1. = The Falkland Crisis =
In 1766, Spain acquired the French colony on the Falkland Islands, called Port St. Louis; after assuming effective control in 1767, it placed the islands under a governor subordinate to the Buenos Aires colonial administration. The expulsion of the British settlement in 1770 brought the two countries to the brink of war but a peace treaty was offered by Spain "to restore the port and fort called Egmont, with all the artillery and stores, according to the inventory" which was accepted by Britain. However, neither side relinquished sovereignty over the Falklands.
1. = Decline =
By the nineteenth century, Buenos Aires was becoming more self-sufficient, producing about 600,000 head of cattle annually (of which about one quarter was consumed locally). The area was rapidly developing. But wars with Great Britain meant a great setback for the region's economy, as maritime communications were practically paralysed. The Upper Peru region started to show resistance to continued support of the administration and defense of the Río de la Plata estuary; it provided the main support but its silver production at Potosí was declining. In the first years of the viceroyalty, around 75% of the expenses were covered with revenues from the north. The Alto Plata (mostly present-day Paraguay) also had problems with the Buenos Aires administration, particularly because of its keeping a monopoly on exports. The Napoleonic Wars on the Continent preoccupied the Spanish government and, after its defeat, Napoleon placed his brother Joseph on the Spanish throne. By 1805, Spain had to help France because of their 1795 alliance, and lost its navy to the British in the Battle of Trafalgar. The Spanish prime minister had warned the viceroyalty of the likelihood of a British invasion, saying it could not provide support to the city of Buenos Aires. On 27 June 1806, a British force of around 1,500 men under Col. William Carr Beresford successfully invaded Buenos Aires. Viceroy Rafael de Sobremonte had escaped to Córdoba. The British forces were thrown back by the criollos in December 1806, a militia force from Montevideo under the leadership of Santiago de Liniers. In February 1807, British reinforcements of about 8,000 men under Gen. Sir Samuel Auchmuty captured Montevideo after a fierce fight. In May Lt. Gen. John Whitelock arrived to take overall command and attacked Buenos Aires on 5 July 1807. After losing more than half his force, who were killed or captured, Whitelock signed a cease-fire and departed for Great Britain. The criollo bourgeoisie aspirations in the face of lack of support from Spain and the defeat of a world power by local forces added to their confidence and fueled their movement toward independence. As of 1814, Argentina had been self-governed for about four years, and Paraguay had already declared its independence. The viceroyalty was effectively dissolved locally when the rebel troops entered Montevideo after a two-year-long siege. The war remained in Upper Peru until 1825.

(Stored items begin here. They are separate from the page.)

**src/rtl/stopwatch_lap_bcd.sv**
```systemverilog
// Stopwatch core with a millisecond prescaler and a cascaded BCD time counter
// (hh:mm:ss.mmm). It counts up or down, loads a preset, and raises a sticky
// done flag when a count-down reaches zero. A first-word-fall-through lap FIFO
// keeps snapshots of the time. All flops change on the falling edge of NEclk.
// Digit packing everywhere is {h1,h0,min1,min0,s1,s0,ms2,ms1,ms0}, so ms0
// occupies bits [3:0] and h1 occupies bits [35:32].
module stopwatch_lap_bcd #(
   parameter int TICK_DIV  = 50000,
   parameter int LAP_DEPTH = 8,
   parameter int HR_MAX    = 99
) (
   input  logic                           NEclk,
   input  logic                           Nreset,
   input  logic                           Enable,
   input  logic                           Clear,
   input  logic                           Mode,
   input  logic                           Load,
   input  logic [35:0]                    preset_bcd,
   input  logic                           lap_push,
   input  logic                           lap_pop,
   output logic [35:0]                    lap_data,
   output logic                           lap_valid,
   output logic                           lap_full,
   output logic [$clog2(LAP_DEPTH+1)-1:0] lap_level,
   output logic                           lap_ovf,
   output logic                           done,
   output logic                           tick_ms,
   output logic [3:0]                     bcd_h_1,
   output logic [3:0]                     bcd_h_0,
   output logic [3:0]                     bcd_min_1,
   output logic [3:0]                     bcd_min_0,
   output logic [3:0]                     bcd_s_1,
   output logic [3:0]                     bcd_s_0,
   output logic [3:0]                     bcd_ms_2,
   output logic [3:0]                     bcd_ms_1,
   output logic [3:0]                     bcd_ms_0
);

   // A single-cycle divider still needs a one-bit counter that sits at zero.
   localparam int PW = (TICK_DIV > 1) ? $clog2(TICK_DIV) : 1;
   localparam int AW = $clog2(LAP_DEPTH);
   localparam int LW = $clog2(LAP_DEPTH + 1);

   localparam logic [PW-1:0] PRESC_LAST = PW'(TICK_DIV - 1);
   localparam logic [3:0]    HR_MAX_1   = 4'(HR_MAX / 10);
   localparam logic [3:0]    HR_MAX_0   = 4'(HR_MAX % 10);
   localparam logic [7:0]    HR_MAX_V   = 8'(HR_MAX);
   localparam logic [LW-1:0] LEVEL_FULL = LW'(LAP_DEPTH);

   // Wrap value of the seven digits below the hours, index 0 = ms0 .. 6 = min1.
   localparam logic [6:0][3:0] DIG_MAX = {4'd5, 4'd9, 4'd5, 4'd9, 4'd9, 4'd9, 4'd9};

   // ------------------------------------------------------------------
   // Time state
   // ------------------------------------------------------------------
   logic [8:0][3:0] dig_q, dig_d;
   logic [8:0][3:0] step_val;
   logic [PW-1:0]   presc_q, presc_d;
   logic            done_q, done_d;

   logic            preset_ok;
   logic            load_ok;
   logic            all_zero;
   logic            next_zero;
   logic            hold_zero;
   logic [7:0]      preset_hr;

   assign tick_ms   = Enable && (presc_q == PRESC_LAST);
   assign all_zero  = (dig_q == '0);
   assign next_zero = (step_val == '0);
   // A count-down parked at zero stays there; ticks keep pulsing but do nothing.
   assign hold_zero = Mode && all_zero;
   assign load_ok   = Load && preset_ok;
   assign preset_hr = ({4'd0, preset_bcd[35:32]} * 8'd10) + {4'd0, preset_bcd[31:28]};

   // Preset is accepted only if every field is a legal value for its position.
   always_comb begin
      preset_ok = 1'b1;
      for (int i = 0; i < 9; i++) begin
         if (preset_bcd[i*4 +: 4] > 4'd9) begin
            preset_ok = 1'b0;
         end
      end
      if (preset_bcd[19:16] > 4'd5) begin
         preset_ok = 1'b0;
      end
      if (preset_bcd[27:24] > 4'd5) begin
         preset_ok = 1'b0;
      end
      if (preset_hr > HR_MAX_V) begin
         preset_ok = 1'b0;
      end
   end

   // One step of the BCD cascade: increment with carry or decrement with borrow.
   always_comb begin : g_step
      logic carry;
      logic at_end;
      step_val = dig_q;
      carry    = 1'b1;
      at_end   = 1'b0;
      for (int i = 0; i < 7; i++) begin
         at_end = Mode ? (dig_q[i] == 4'd0) : (dig_q[i] == DIG_MAX[i]);
         if (carry) begin
            if (at_end) begin
               step_val[i] = Mode ? DIG_MAX[i] : 4'd0;
            end else if (Mode) begin
               step_val[i] = dig_q[i] - 4'd1;
            end else begin
               step_val[i] = dig_q[i] + 4'd1;
            end
         end
         carry = carry & at_end;
      end
      // Hours run as a two-digit BCD pair bounded by HR_MAX rather than 99.
      if (carry) begin
         if (Mode) begin
            if ((dig_q[8] == 4'd0) && (dig_q[7] == 4'd0)) begin
               step_val[8] = HR_MAX_1;
               step_val[7] = HR_MAX_0;
            end else if (dig_q[7] == 4'd0) begin
               step_val[8] = dig_q[8] - 4'd1;
               step_val[7] = 4'd9;
            end else begin
               step_val[7] = dig_q[7] - 4'd1;
            end
         end else begin
            if ((dig_q[8] == HR_MAX_1) && (dig_q[7] == HR_MAX_0)) begin
               step_val[8] = 4'd0;
               step_val[7] = 4'd0;
            end else if (dig_q[7] == 4'd9) begin
               step_val[8] = dig_q[8] + 4'd1;
               step_val[7] = 4'd0;
            end else begin
               step_val[7] = dig_q[7] + 4'd1;
            end
         end
      end
   end

   // Next time state with priority Clear > legal Load > tick.
   always_comb begin
      dig_d   = dig_q;
      presc_d = presc_q;
      done_d  = done_q;
      if (Clear) begin
         dig_d   = '0;
         presc_d = '0;
         done_d  = 1'b0;
      end else if (load_ok) begin
         dig_d   = preset_bcd;
         presc_d = '0;
         done_d  = 1'b0;
      end else if (Enable) begin
         presc_d = (presc_q == PRESC_LAST) ? '0 : presc_q + PW'(1);
         if (tick_ms) begin
            if (hold_zero) begin
               done_d = 1'b1;
            end else begin
               dig_d = step_val;
               if (Mode && next_zero) begin
                  done_d = 1'b1;
               end
            end
         end
      end
   end

   // Time registers.
   always_ff @(negedge NEclk or negedge Nreset) begin
      if (!Nreset) begin
         dig_q   <= '0;
         presc_q <= '0;
         done_q  <= 1'b0;
      end else begin
         dig_q   <= dig_d;
         presc_q <= presc_d;
         done_q  <= done_d;
      end
   end

   assign done      = done_q;
   assign bcd_ms_0  = dig_q[0];
   assign bcd_ms_1  = dig_q[1];
   assign bcd_ms_2  = dig_q[2];
   assign bcd_s_0   = dig_q[3];
   assign bcd_s_1   = dig_q[4];
   assign bcd_min_0 = dig_q[5];
   assign bcd_min_1 = dig_q[6];
   assign bcd_h_0   = dig_q[7];
   assign bcd_h_1   = dig_q[8];

   // ------------------------------------------------------------------
   // Lap FIFO
   // ------------------------------------------------------------------
   logic [35:0]   lap_mem [LAP_DEPTH];
   logic [AW-1:0] wr_ptr_q, wr_ptr_d;
   logic [AW-1:0] rd_ptr_q, rd_ptr_d;
   logic [LW-1:0] level_q, level_d;
   logic          ovf_q, ovf_d;
   logic          fifo_full;
   logic          fifo_valid;
   logic          do_push;
   logic          do_pop;
   logic          push_drop;

   assign fifo_full  = (level_q == LEVEL_FULL);
   assign fifo_valid = (level_q != '0);
   // A pop on a full FIFO frees the slot the simultaneous push needs.
   assign do_pop     = lap_pop && fifo_valid && !Clear;
   assign do_push    = lap_push && !Clear && (!fifo_full || do_pop);
   assign push_drop  = lap_push && !Clear && fifo_full && !lap_pop;

   // Pointer, level and overflow bookkeeping; Clear discards a same-edge push.
   always_comb begin
      wr_ptr_d = wr_ptr_q;
      rd_ptr_d = rd_ptr_q;
      level_d  = level_q;
      ovf_d    = ovf_q;
      if (Clear) begin
         wr_ptr_d = '0;
         rd_ptr_d = '0;
         level_d  = '0;
         ovf_d    = 1'b0;
      end else begin
         wr_ptr_d = wr_ptr_q + AW'(do_push);
         rd_ptr_d = rd_ptr_q + AW'(do_pop);
         level_d  = level_q + LW'(do_push) - LW'(do_pop);
         ovf_d    = ovf_q | push_drop;
      end
   end

   // FIFO control registers.
   always_ff @(negedge NEclk or negedge Nreset) begin
      if (!Nreset) begin
         wr_ptr_q <= '0;
         rd_ptr_q <= '0;
         level_q  <= '0;
         ovf_q    <= 1'b0;
      end else begin
         wr_ptr_q <= wr_ptr_d;
         rd_ptr_q <= rd_ptr_d;
         level_q  <= level_d;
         ovf_q    <= ovf_d;
      end
   end

   // Snapshot storage; the pushed value is the time shown before this edge.
   always_ff @(negedge NEclk) begin
      if (do_push) begin
         lap_mem[wr_ptr_q] <= dig_q;
      end
   end

   // Oldest entry is presented combinationally so it is usable the moment
   // lap_valid rises; an empty FIFO shows zero.
   assign lap_data  = fifo_valid ? lap_mem[rd_ptr_q] : '0;
   assign lap_valid = fifo_valid;
   assign lap_full  = fifo_full;
   assign lap_level = level_q;
   assign lap_ovf   = ovf_q;

endmodule

```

1. Administrative divisions
The Spanish Empire in America maintained two types of administrative divisions simultaneously: the audiencias and the viceroyalties (there were also captaincies general, as an alternative to viceroyalties adapted to specific circumstances). While the audiencias were supreme courts of justice, acting like the judicial power, the viceroyalties were the actual governments capable of managing the economy, the military and other executive functions. Since they were different entities, the territory of an audiencia could consist of specific parts of different viceroyalties. In the same way, a single viceroyalty could be covered by more than one audiencia. When the Viceroyalty of the Río de la Plata was created, it included the territories of the Viceroyalty of Peru that were encompassed by the Royal Audiencia of Charcas, as well as the corregimiento of Cuyo, which was covered by the Royal Audiencia of Chile. The territories of Charcas consisted of 5 governorates, 2 Spanish corregimientos and 21 indigenous corregimientos. New divisions were created later, such as the Governorate of Fernando Pó y Annobón and the Indigenous Corregimiento of Chulumani.
1. = Administrative divisions from 1776 to 1784 =
From 1776 to 1784, the viceroyalty was divided into governorates and corregimientos. The governorates encompassed bigger territories, while the corregimientos had smaller ones. Besides, sometimes the governorates included the political-military governments; this administrative division existed in frontier territories like Montevideo, which borders Brazil.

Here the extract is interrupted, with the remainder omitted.